Short summary: I've been married 15yrs, 3 kids (14, 11, 9yr). I have solely been supporting my family of 5 for the past 10yrs due to my husband not working. He has a autoimmune disease and goes through periods of flare-ups but other times he is okay. He would absolutely be able to hold a part-time job at least. I've communicated over the past 10yr how much the pressure of everything is wearing me down as I pay all the bills, maintain the house, alternate grocery shopping, work FT, had to get a 2nd job to help make bills and hubby forgets to take meds, calls me at work and starts fights, etc. He has been spending anywhere from $75-150/mon on himself for a variety of things (comics, video games, etc) which we fight about ALL the time as we are unable to make bills. Back in Sept. he became clear to him how close to being done I really was. I made a AWFUL choice and had an EA with my 1st love which last about 3months..hubby found out and was obvi upset and caused MAJOR problems with us. All communication and future communication is DONE with my EA as has been for a while now. Since he found out about the EA, DH has been trying...he started driving for UBER/Lyft 4-5day/week for 2-3hours.
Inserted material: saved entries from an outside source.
$ cat src/rtl/dbg_xact_sched.sv
// dbg_xact_sched: runs one SWD transaction through dbgIF per upstream
// request, retrying WAIT acks after a programmable backoff.
module dbg_xact_sched #(
  parameter logic [3:0] CMD_TRANSACT = 4'd8,
  parameter int         RETRY_W      = 8,
  parameter int         BACKOFF_W    = 16
) (
  input  logic                 clk,
  input  logic                 rst,
  input  logic                 req_valid,
  output logic                 req_ready,
  input  logic [1:0]           req_addr32,
  input  logic                 req_rnw,
  input  logic                 req_apndp,
  input  logic [31:0]          req_wdata,
  input  logic [RETRY_W-1:0]   retry_max,
  input  logic [BACKOFF_W-1:0] backoff,
  output logic                 rsp_valid,
  input  logic                 rsp_ready,
  output logic [2:0]           rsp_ack,
  output logic [31:0]          rsp_rdata,
  output logic                 rsp_perr,
  output logic                 rsp_timeout,
  output logic [RETRY_W-1:0]   rsp_retries,
  output logic                 busy,
  output logic [1:0]           dbg_addr32,
  output logic                 dbg_rnw,
  output logic                 dbg_apndp,
  output logic [31:0]          dbg_dwrite,
  output logic [3:0]           dbg_command,
  output logic                 dbg_go,
  input  logic                 dbg_done,
  input  logic [2:0]           dbg_ack,
  input  logic [31:0]          dbg_dread,
  input  logic                 dbg_perr
);

  localparam logic [2:0] ACK_WAIT = 3'b010;

  typedef enum logic [2:0] {
    S_IDLE,
    S_ISSUE,
    S_RUN,
    S_EVAL,
    S_BACKOFF,
    S_RESP
  } state_t;

  state_t               state;
  logic [RETRY_W-1:0]   retry_max_q;
  logic [BACKOFF_W-1:0] backoff_q;
  logic [BACKOFF_W-1:0] bo_cnt;
  logic [2:0]           ack_q;
  logic [31:0]          dread_q;
  logic                 perr_q;
  logic                 is_wait;
  logic                 can_retry;

  // A parity error poisons the ack, so it never triggers a retry.
  assign is_wait   = !perr_q && (ack_q == ACK_WAIT);
  assign can_retry = is_wait && (rsp_retries < retry_max_q);

  always_ff @(posedge clk or negedge rst) begin
    if (!rst) begin
      state       <= S_IDLE;
      req_ready   <= 1'b1;
      busy        <= 1'b0;
      rsp_valid   <= 1'b0;
      rsp_ack     <= 3'b000;
      rsp_rdata   <= 32'd0;
      rsp_perr    <= 1'b0;
      rsp_timeout <= 1'b0;
      rsp_retries <= '0;
      dbg_addr32  <= 2'b00;
      dbg_rnw     <= 1'b0;
      dbg_apndp   <= 1'b0;
      dbg_dwrite  <= 32'd0;
      dbg_command <= 4'd0;
      dbg_go      <= 1'b0;
      retry_max_q <= '0;
      backoff_q   <= '0;
      bo_cnt      <= '0;
      ack_q       <= 3'b000;
      dread_q     <= 32'd0;
      perr_q      <= 1'b0;
    end else begin
      unique case (state)
        S_IDLE: begin
          if (req_valid) begin
            dbg_addr32  <= req_addr32;
            dbg_rnw     <= req_rnw;
            dbg_apndp   <= req_apndp;
            dbg_dwrite  <= req_wdata;
            retry_max_q <= retry_max;
            backoff_q   <= backoff;
            rsp_retries <= '0;
            rsp_ack     <= 3'b000;
            rsp_rdata   <= 32'd0;
            rsp_perr    <= 1'b0;
            rsp_timeout <= 1'b0;
            req_ready   <= 1'b0;
            busy        <= 1'b1;
            dbg_go      <= 1'b1;
            dbg_command <= CMD_TRANSACT;
            state       <= S_ISSUE;
          end
        end
        S_ISSUE: begin
          // Hold go until dbgIF drops done to show it took the command.
          if (!dbg_done) begin
            dbg_go      <= 1'b0;
            dbg_command <= 4'd0;
            state       <= S_RUN;
          end
        end
        S_RUN: begin
          if (dbg_done) begin
            ack_q   <= dbg_ack;
            dread_q <= dbg_dread;
            perr_q  <= dbg_perr;
            state   <= S_EVAL;
          end
        end
        S_EVAL: begin
          if (can_retry) begin
            rsp_retries <= rsp_retries + RETRY_W'(1);
            bo_cnt      <= backoff_q;
            state       <= S_BACKOFF;
          end else begin
            rsp_ack     <= ack_q;
            rsp_rdata   <= dbg_rnw ? dread_q : 32'd0;
            rsp_perr    <= perr_q;
            rsp_timeout <= is_wait;
            rsp_valid   <= 1'b1;
            state       <= S_RESP;
          end
        end
        S_BACKOFF: begin
          if (bo_cnt == '0) begin
            dbg_go      <= 1'b1;
            dbg_command <= CMD_TRANSACT;
            state       <= S_ISSUE;
          end else begin
            bo_cnt <= bo_cnt - BACKOFF_W'(1);
          end
        end
        S_RESP: begin
          if (rsp_ready) begin
            rsp_valid <= 1'b0;
            req_ready <= 1'b1;
            busy      <= 1'b0;
            state     <= S_IDLE;
          end
        end
        default: begin
          state     <= S_IDLE;
          req_ready <= 1'b1;
          busy      <= 1'b0;
          dbg_go    <= 1'b0;
        end
      endcase
    end
  end

endmodule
He has gotten better with the spending and spending a couple more hours a week driving..but nothing CLOSE to a part-time job.
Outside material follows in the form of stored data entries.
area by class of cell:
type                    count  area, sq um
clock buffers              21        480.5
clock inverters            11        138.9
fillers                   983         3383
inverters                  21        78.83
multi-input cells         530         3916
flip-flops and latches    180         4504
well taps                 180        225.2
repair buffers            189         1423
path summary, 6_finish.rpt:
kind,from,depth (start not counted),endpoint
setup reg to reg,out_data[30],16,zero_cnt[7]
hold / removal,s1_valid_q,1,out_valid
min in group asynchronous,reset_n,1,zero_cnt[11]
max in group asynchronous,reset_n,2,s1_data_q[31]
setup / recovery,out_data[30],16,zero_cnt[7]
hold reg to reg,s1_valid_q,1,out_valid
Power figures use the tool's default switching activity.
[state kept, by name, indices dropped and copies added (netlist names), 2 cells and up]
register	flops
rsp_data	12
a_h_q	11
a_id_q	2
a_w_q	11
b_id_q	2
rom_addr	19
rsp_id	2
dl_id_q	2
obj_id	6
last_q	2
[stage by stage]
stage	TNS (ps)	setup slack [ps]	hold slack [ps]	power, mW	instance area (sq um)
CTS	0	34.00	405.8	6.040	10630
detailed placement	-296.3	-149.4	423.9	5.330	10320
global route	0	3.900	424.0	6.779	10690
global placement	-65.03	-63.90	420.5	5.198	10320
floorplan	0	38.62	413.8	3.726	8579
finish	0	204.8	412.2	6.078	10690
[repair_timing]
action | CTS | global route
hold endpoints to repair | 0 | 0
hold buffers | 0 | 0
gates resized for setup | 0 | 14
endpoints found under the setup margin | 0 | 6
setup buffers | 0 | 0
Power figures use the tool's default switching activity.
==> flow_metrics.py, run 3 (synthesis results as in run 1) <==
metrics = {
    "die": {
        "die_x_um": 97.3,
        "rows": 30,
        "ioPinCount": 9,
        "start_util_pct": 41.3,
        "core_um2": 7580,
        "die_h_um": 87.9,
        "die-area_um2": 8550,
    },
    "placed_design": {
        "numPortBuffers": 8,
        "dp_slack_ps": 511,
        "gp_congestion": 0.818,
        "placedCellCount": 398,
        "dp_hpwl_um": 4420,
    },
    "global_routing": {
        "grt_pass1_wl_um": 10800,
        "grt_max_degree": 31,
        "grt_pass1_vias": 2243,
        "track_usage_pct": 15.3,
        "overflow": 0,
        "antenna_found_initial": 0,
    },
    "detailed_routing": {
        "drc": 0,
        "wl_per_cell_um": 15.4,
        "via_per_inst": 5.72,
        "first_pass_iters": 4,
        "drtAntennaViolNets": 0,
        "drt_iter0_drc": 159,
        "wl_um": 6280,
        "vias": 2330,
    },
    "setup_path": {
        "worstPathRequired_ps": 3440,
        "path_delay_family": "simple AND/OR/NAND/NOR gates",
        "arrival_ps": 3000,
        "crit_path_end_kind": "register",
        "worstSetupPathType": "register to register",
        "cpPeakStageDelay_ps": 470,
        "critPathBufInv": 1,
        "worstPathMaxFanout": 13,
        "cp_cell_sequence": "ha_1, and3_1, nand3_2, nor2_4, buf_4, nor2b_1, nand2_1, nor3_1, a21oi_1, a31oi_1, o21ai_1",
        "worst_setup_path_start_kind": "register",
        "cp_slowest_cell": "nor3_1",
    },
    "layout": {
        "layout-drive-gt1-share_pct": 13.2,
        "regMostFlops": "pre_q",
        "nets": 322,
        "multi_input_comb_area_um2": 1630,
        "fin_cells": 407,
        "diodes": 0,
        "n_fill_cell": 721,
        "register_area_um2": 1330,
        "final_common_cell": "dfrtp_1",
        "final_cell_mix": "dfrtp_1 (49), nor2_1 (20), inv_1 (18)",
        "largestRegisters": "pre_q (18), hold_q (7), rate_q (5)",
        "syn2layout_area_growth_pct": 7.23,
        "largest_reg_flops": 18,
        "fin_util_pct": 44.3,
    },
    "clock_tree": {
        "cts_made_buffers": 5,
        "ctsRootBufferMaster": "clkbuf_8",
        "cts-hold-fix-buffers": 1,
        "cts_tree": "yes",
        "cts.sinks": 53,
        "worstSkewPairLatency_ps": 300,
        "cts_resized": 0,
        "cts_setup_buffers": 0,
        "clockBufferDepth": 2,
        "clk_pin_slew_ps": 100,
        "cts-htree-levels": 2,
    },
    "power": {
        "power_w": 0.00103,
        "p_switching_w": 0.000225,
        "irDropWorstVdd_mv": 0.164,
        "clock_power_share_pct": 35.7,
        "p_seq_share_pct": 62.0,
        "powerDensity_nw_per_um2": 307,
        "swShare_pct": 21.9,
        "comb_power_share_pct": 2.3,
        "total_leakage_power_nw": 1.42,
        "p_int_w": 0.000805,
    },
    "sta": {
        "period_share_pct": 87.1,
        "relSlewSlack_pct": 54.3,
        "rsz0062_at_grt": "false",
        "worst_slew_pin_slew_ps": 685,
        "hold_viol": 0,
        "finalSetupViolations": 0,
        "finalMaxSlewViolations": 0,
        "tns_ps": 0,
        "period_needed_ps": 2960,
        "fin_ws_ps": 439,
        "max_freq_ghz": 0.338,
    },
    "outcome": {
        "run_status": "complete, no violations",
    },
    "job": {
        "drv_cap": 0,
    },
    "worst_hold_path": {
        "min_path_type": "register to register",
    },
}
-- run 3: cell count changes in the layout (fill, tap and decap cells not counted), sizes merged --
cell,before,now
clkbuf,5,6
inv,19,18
So yesterday I was looking around on DH computer and saw on his Twitter that he and this girl were msg back in Jan 2018..there were msg on there which spanned over 2weeks but was also referring to prior things. The last msg was on Jan 28th so I don't know if they have spoken since. Also I checked his FB and he has been looking for an old girlfriend for at least the past 1yr and then I found msg b/w the 2 of them from back in 2009 & 2010. Nothing was sexual with either woman but was referring to buying them things, paying their bills, etc.

Should I confront him? I don't know what to do....


----------



## threelittlestars (Feb 18, 2016)

Madhatters.... 

I dont know what to advise besides you know that it hurt him to cheat, and now you know the pain too. 

You both can try to mend this, but forgetting about it, or rugsweeping will not solve your marital problems. 

YOU should confront, but as to how hard and drastic you go that is entirely up to whether or not you want to salvage the relationship?


----------



## uhtred (Jun 22, 2016)

OK, if its true that you are both having emotional affairs: One important initiator for EAs is when someone finds that they can no longer feel they can talk openly with their spouse, so they start out just "talking" to someone else. 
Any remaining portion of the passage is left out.